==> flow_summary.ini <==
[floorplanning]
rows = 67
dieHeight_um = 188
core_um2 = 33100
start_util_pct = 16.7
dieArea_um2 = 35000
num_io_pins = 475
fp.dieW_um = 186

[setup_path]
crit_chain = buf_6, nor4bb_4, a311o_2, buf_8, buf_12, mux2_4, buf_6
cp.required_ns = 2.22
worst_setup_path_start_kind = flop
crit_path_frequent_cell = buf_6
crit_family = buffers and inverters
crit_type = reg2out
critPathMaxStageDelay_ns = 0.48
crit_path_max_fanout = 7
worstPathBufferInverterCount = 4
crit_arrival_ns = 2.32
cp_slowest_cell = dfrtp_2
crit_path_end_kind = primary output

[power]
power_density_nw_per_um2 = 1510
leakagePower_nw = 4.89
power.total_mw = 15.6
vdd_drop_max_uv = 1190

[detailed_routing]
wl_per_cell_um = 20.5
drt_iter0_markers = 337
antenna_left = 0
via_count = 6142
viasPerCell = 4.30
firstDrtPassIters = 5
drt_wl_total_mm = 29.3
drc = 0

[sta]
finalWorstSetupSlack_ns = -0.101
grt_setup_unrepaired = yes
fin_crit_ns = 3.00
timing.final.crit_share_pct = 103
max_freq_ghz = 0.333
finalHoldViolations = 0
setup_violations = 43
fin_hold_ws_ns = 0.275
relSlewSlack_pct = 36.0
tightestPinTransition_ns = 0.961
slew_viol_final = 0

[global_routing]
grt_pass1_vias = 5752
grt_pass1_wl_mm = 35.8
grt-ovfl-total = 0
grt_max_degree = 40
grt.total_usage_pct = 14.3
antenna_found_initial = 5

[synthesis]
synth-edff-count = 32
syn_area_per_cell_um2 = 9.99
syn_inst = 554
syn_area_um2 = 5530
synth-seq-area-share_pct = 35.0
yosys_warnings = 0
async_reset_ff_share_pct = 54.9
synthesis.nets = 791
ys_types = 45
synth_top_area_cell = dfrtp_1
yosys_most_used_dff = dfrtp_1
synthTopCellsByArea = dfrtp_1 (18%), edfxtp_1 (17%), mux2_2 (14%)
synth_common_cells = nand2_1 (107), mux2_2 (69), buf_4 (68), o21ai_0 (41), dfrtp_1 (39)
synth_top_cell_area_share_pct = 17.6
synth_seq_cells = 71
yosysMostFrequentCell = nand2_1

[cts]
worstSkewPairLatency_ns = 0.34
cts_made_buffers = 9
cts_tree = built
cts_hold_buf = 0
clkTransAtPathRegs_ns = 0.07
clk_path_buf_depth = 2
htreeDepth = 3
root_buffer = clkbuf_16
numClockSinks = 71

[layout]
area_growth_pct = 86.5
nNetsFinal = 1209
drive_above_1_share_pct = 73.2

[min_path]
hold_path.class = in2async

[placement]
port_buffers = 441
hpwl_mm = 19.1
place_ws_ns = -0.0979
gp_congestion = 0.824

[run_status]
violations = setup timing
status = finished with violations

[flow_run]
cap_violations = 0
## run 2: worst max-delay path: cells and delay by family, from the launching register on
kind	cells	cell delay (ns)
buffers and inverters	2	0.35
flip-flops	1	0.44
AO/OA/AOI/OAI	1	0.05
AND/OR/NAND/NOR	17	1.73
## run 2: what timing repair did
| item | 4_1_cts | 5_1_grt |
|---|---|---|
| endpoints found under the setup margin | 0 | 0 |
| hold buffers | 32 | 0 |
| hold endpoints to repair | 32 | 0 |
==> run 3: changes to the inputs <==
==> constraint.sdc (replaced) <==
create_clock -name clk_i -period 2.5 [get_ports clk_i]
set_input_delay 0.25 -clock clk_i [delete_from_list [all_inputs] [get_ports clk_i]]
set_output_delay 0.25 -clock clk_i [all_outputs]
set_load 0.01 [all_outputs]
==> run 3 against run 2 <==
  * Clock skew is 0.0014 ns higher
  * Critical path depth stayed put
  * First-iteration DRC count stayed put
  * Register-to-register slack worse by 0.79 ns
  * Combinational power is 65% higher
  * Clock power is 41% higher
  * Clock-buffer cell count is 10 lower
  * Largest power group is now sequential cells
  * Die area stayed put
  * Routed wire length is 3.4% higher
------------------------------------------------
ABOUT THIS EXERCISE ::
Retype the records above in full. Every word should match.

ANSWER ::
==> flow_summary.ini <==
[floorplanning]
rows = 67
dieHeight_um = 188
core_um2 = 33100
start_util_pct = 16.7
dieArea_um2 = 35000
num_io_pins = 475
fp.dieW_um = 186

[setup_path]
crit_chain = buf_6, nor4bb_4, a311o_2, buf_8, buf_12, mux2_4, buf_6
cp.required_ns = 2.22
worst_setup_path_start_kind = flop
crit_path_frequent_cell = buf_6
crit_family = buffers and inverters
crit_type = reg2out
critPathMaxStageDelay_ns = 0.48
crit_path_max_fanout = 7
worstPathBufferInverterCount = 4
crit_arrival_ns = 2.32
cp_slowest_cell = dfrtp_2
crit_path_end_kind = primary output

[power]
power_density_nw_per_um2 = 1510
leakagePower_nw = 4.89
power.total_mw = 15.6
vdd_drop_max_uv = 1190

[detailed_routing]
wl_per_cell_um = 20.5
drt_iter0_markers = 337
antenna_left = 0
via_count = 6142
viasPerCell = 4.30
firstDrtPassIters = 5
drt_wl_total_mm = 29.3
drc = 0

[sta]
finalWorstSetupSlack_ns = -0.101
grt_setup_unrepaired = yes
fin_crit_ns = 3.00
timing.final.crit_share_pct = 103
max_freq_ghz = 0.333
finalHoldViolations = 0
setup_violations = 43
fin_hold_ws_ns = 0.275
relSlewSlack_pct = 36.0
tightestPinTransition_ns = 0.961
slew_viol_final = 0

[global_routing]
grt_pass1_vias = 5752
grt_pass1_wl_mm = 35.8
grt-ovfl-total = 0
grt_max_degree = 40
grt.total_usage_pct = 14.3
antenna_found_initial = 5

[synthesis]
synth-edff-count = 32
syn_area_per_cell_um2 = 9.99
syn_inst = 554
syn_area_um2 = 5530
synth-seq-area-share_pct = 35.0
yosys_warnings = 0
async_reset_ff_share_pct = 54.9
synthesis.nets = 791
ys_types = 45
synth_top_area_cell = dfrtp_1
yosys_most_used_dff = dfrtp_1
synthTopCellsByArea = dfrtp_1 (18%), edfxtp_1 (17%), mux2_2 (14%)
synth_common_cells = nand2_1 (107), mux2_2 (69), buf_4 (68), o21ai_0 (41), dfrtp_1 (39)
synth_top_cell_area_share_pct = 17.6
synth_seq_cells = 71
yosysMostFrequentCell = nand2_1

[cts]
worstSkewPairLatency_ns = 0.34
cts_made_buffers = 9
cts_tree = built
cts_hold_buf = 0
clkTransAtPathRegs_ns = 0.07
clk_path_buf_depth = 2
htreeDepth = 3
root_buffer = clkbuf_16
numClockSinks = 71

[layout]
area_growth_pct = 86.5
nNetsFinal = 1209
drive_above_1_share_pct = 73.2

[min_path]
hold_path.class = in2async

[placement]
port_buffers = 441
hpwl_mm = 19.1
place_ws_ns = -0.0979
gp_congestion = 0.824

[run_status]
violations = setup timing
status = finished with violations

[flow_run]
cap_violations = 0
## run 2: worst max-delay path: cells and delay by family, from the launching register on
kind	cells	cell delay (ns)
buffers and inverters	2	0.35
flip-flops	1	0.44
AO/OA/AOI/OAI	1	0.05
AND/OR/NAND/NOR	17	1.73
## run 2: what timing repair did
| item | 4_1_cts | 5_1_grt |
|---|---|---|
| endpoints found under the setup margin | 0 | 0 |
| hold buffers | 32 | 0 |
| hold endpoints to repair | 32 | 0 |
==> run 3: changes to the inputs <==
==> constraint.sdc (replaced) <==
create_clock -name clk_i -period 2.5 [get_ports clk_i]
set_input_delay 0.25 -clock clk_i [delete_from_list [all_inputs] [get_ports clk_i]]
set_output_delay 0.25 -clock clk_i [all_outputs]
set_load 0.01 [all_outputs]
==> run 3 against run 2 <==
  * Clock skew is 0.0014 ns higher
  * Critical path depth stayed put
  * First-iteration DRC count stayed put
  * Register-to-register slack worse by 0.79 ns
  * Combinational power is 65% higher
  * Clock power is 41% higher
  * Clock-buffer cell count is 10 lower
  * Largest power group is now sequential cells
  * Die area stayed put
  * Routed wire length is 3.4% higher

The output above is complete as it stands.